1. Representative FACS plots of Th1, Th2, Th17 and Treg cells in VAT from DIO mice treated with different ODNs. CD4⁺ T cells were first gated on the SSC/CD4 plots, and then the expression of IFN-γ, IL-4, IL-17 and Foxp3 was analyzed in the gated CD4⁺ T cells.

2. The frequencies of Th1, Th2, Th17 and Treg cells in VAT, SAT and spleen from DIO mice treated with different ODNs.

3. ELISA determined serum IFN-γ, IL-4 and IL-17 concentrations in DIO mice treated with different ODNs.

4. RT-PCR determined mRNA levels of transcription regulators (T-bet, GATA-3, RORγt and Foxp3) in sorted CD4⁺ T cells from VAT, SAT and spleen of DIO mice treated with different ODNs. *p < 0.05, **p < 0.01, ND: not detectable, n = 6∼8 mice per group.

Figure 5. Macrophage accumulation and M1 inflammatory factor expression in VAT from DIO mice treated with or without different ODNs or in vitro cultured macrophages

1. A. Immunostaining of VAT with rat anti-mouse Mac-3 mAb.
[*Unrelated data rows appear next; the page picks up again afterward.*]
--- src/design/fp64_remainder_fmod_unit.sv ---
// fp64 fmod unit: shift-subtract remainder of two binary64 words
// operation: special cases go straight to the done state; otherwise subnormal operands are
//   normalized, the shift-subtract loop runs over the exponent difference, then the result is
//   normalized or denormalized; one bit per cycle
// throughput: one word at a time, busy high for the whole operation
// reset: synchronous active-low rst_n clears the sequencer and out_valid
module fp64_remainder_fmod_unit import fp64_fmod_pkg::*; (
  input  logic        clk,
  input  logic        rst_n,
  input  logic        start,
  output logic        busy,
  input  logic [63:0] in_dividend_bits,
  input  logic [63:0] in_divisor_bits,
  output logic        out_valid,
  output logic [63:0] out_remainder_bits
);
  logic [2:0]            state_r, state_nxt;
  logic [SIG_W-1:0]      mx_r, mx_nxt;
  logic [52:0]           my_r, my_nxt;
  logic signed [EXP_W-1:0] ex_r, ex_nxt, ey_r, ey_nxt;
  logic [63:0]           sign_r, sign_nxt;
  logic [63:0]           res_r, res_nxt;
  logic                  valid_nxt;

  // subtract/compare unit for the divide loop
  logic [SIG_W:0] diff;
  logic           ge;
  assign diff = {1'b0, mx_r} - {2'b0, my_r};
  assign ge   = !diff[SIG_W];

  logic [63:0] ax, ay;
  assign ax = in_dividend_bits & ABS_MASK;
  assign ay = in_divisor_bits & ABS_MASK;

  assign busy = (state_r != ST_IDLE);

  // sequencer
  always_comb begin
    state_nxt = state_r;
    mx_nxt = mx_r; my_nxt = my_r; ex_nxt = ex_r; ey_nxt = ey_r;
    sign_nxt = sign_r; res_nxt = res_r; valid_nxt = 1'b0;
    unique case (state_r)
      ST_IDLE: begin
        if (start) begin
          sign_nxt = in_dividend_bits & SIGN_MASK;
          mx_nxt = {1'b0, (ax[62:52] != 11'd0), ax[51:0]};
          my_nxt = {(ay[62:52] != 11'd0), ay[51:0]};
          ex_nxt = (ax[62:52] == 11'd0) ? EXP_W'(1) : EXP_W'({2'b0, ax[62:52]});
          ey_nxt = (ay[62:52] == 11'd0) ? EXP_W'(1) : EXP_W'({2'b0, ay[62:52]});
          if (ax > INF_BITS || ay > INF_BITS || ax == INF_BITS || ay == 64'd0) begin
            res_nxt = QNAN_BITS; state_nxt = ST_DONE;
          end else if (ay == INF_BITS || ax < ay) begin
            res_nxt = in_dividend_bits; state_nxt = ST_DONE;
          end else begin
            state_nxt = ST_NORMX;
          end
        end
      end
      ST_NORMX: begin
        if (mx_r[52]) state_nxt = ST_NORMY;
        else begin mx_nxt = mx_r << 1; ex_nxt = ex_r - EXP_W'(1); end
      end
      ST_NORMY: begin
        if (my_r[52]) state_nxt = ST_DIV;
        else begin my_nxt = my_r << 1; ey_nxt = ey_r - EXP_W'(1); end
      end
      ST_DIV: begin
        if (ex_r > ey_r) begin
          mx_nxt = (ge ? diff[SIG_W-1:0] : mx_r) << 1;
          ex_nxt = ex_r - EXP_W'(1);
        end else begin
          mx_nxt = ge ? diff[SIG_W-1:0] : mx_r;
          state_nxt = ST_NORMR;
        end
      end
      ST_NORMR: begin
        if (mx_r == '0) begin
          res_nxt = sign_r; state_nxt = ST_DONE;
        end else if (!mx_r[52]) begin
          mx_nxt = mx_r << 1; ey_nxt = ey_r - EXP_W'(1);
        end else if (ey_r >= EXP_W'(1)) begin
          res_nxt = sign_r | {1'b0, ey_r[10:0], mx_r[51:0]};
          state_nxt = ST_DONE;
        end else begin
          state_nxt = ST_DENRM;
        end
      end
      ST_DENRM: begin
        // shift right until exponent reaches 1
        if (ey_r < EXP_W'(1)) begin
          mx_nxt = mx_r >> 1; ey_nxt = ey_r + EXP_W'(1);
        end else begin
          res_nxt = sign_r | {11'd0, mx_r[52:0]};
          state_nxt = ST_DONE;
        end
      end
      ST_DONE: begin
        valid_nxt = 1'b1; state_nxt = ST_IDLE;
      end
      default: state_nxt = ST_IDLE;
    endcase
  end

  // control registers
  always_ff @(posedge clk) begin
    if (!rst_n) begin
      state_r <= ST_IDLE;
      out_valid <= 1'b0;
    end else begin
      state_r <= state_nxt;
      out_valid <= valid_nxt;
    end
  end

  // datapath registers
  always_ff @(posedge clk) begin
    mx_r <= mx_nxt; my_r <= my_nxt; ex_r <= ex_nxt; ey_r <= ey_nxt;
    sign_r <= sign_nxt; res_r <= res_nxt;
  end

  assign out_remainder_bits = res_r;

  // result strobe only leaving the done state
  assert property (@(posedge clk) disable iff (!rst_n)
    out_valid |-> $past(state_r) == ST_DONE) else $error("stray strobe");
  // no new word taken while busy
  assert property (@(posedge clk) disable iff (!rst_n)
    (busy && state_r != ST_DONE) |=> busy) else $error("busy dropped early");
  // divide loop keeps mx below twice my whenever the top bit of mx is set
  assert property (@(posedge clk) disable iff (!rst_n)
    state_r == ST_DIV |-> mx_r[53] == 1'b0 || mx_r < {my_r, 1'b0})
    else $error("remainder invariant broken");
endmodule

--- config.mk ---
export PLATFORM = sky130hd
export DESIGN_NAME = fp64_remainder_fmod_unit
export DESIGN_NICKNAME = d
export VERILOG_FILES = /design/src/design/fp64_fmod_pkg.sv /design/src/design/fp64_remainder_fmod_unit.sv
export SDC_FILE = /design/constraint.sdc
export NUM_CORES = 1
export LEC_CHECK = 0
export BUFFER_PORTS_ARGS = -buffer_cell sky130_fd_sc_hd__buf_4
export CAP_MARGIN = 40
export CORE_MARGIN = 2
export CORE_UTILIZATION = 37
export DETAILED_ROUTE_END_ITERATION = 10
export PLACE_DENSITY_LB_ADDON = 0.15
export SYNTH_ARGS = -nofsm -noshare
export SYNTH_HDL_FRONTEND = slang
export SYNTH_SLANG_ARGS = --single-unit
--- constraint.sdc ---
create_clock -name clk -period 6.4 [get_ports clk]
set_input_delay 0.32 -clock clk [delete_from_list [all_inputs] [get_ports clk]]
set_output_delay 0.32 -clock clk [all_outputs]
set_load 0.005 [all_outputs]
Graph represents the number of Mac-3⁺ cells in each 10 fields.

2. B-E. RT-PCR determined mRNA levels of (B) M1 markers (TNF-α, IL-6, IP-10 and MCP-1) and (C) M2 markers (Arg1, Mrc1 and IL-10) in VAT after normalizing to GAPDH. Fold change was calculated relative to PBS group. RT-PCR determined mRNA levels (normalized to GAPDH) of M1 markers (TNF-α, IL-6, IP-10 and MCP-1) and M2 markers (Arg1, Mrc1 and IL-10) in untreated BMDMs (D) or BMDMs that were stimulated with LPS (10 ng/ml) and IFN-γ (100 U/ml) for 24 h (E), with or without 5 µM ODNR01 or ODN1612. Fold change was calculated relative to medium group (−). Data represent three independent experiments. *p < 0.05; **p < 0.01, n = 4∼6.

Figure 6. CD4⁺ T-cell-dependent effects of ODNR01 on glucose homeostasis

1. Rag1^−/− mouse body weight at 8 weeks or after consuming 18 weeks of a HFD along with ODNR01 or ODN1612 treatment (one dose/2 weeks), glucose tolerance test (GTT) and insulin tolerance test (ITT) at the end of HFD and ODN treatment.

2. FACS plots to detect CD3⁺CD4⁺ T cells in VAT, SAT and spleen from Rag1^−/− mice that consumed HFD for 18 weeks (no ODN treatments), then received WT naive CD4⁺ T-cell intraperitoneal transfer (5 × 10⁶ mouse⁻¹) at week 26 and consumed HFD for an additional 4 weeks while receiving ODN treatments.

3. Body weight of Rag1^−/− recipients from B.

4. GTT, ITT and serum insulin levels in Rag1^−/− recipients from B.

5. GTT, ITT and serum insulin levels from Rag1^−/− mice that consumed a HFD for 18 weeks (no ODN treatments), received adoptive transfer of in vitro ODN-treated WT CD4⁺ T cells, and consumed a HFD for another 4 weeks. Control: no reconstitution or treatment but HFD for the same time period; PBS: CD4⁺ T-cell-reconstituted mice treated with PBS or mice reconstituted with PBS-treated CD4⁺ T cells. *p < 0.05, **p < 0.01, n = 6∼8.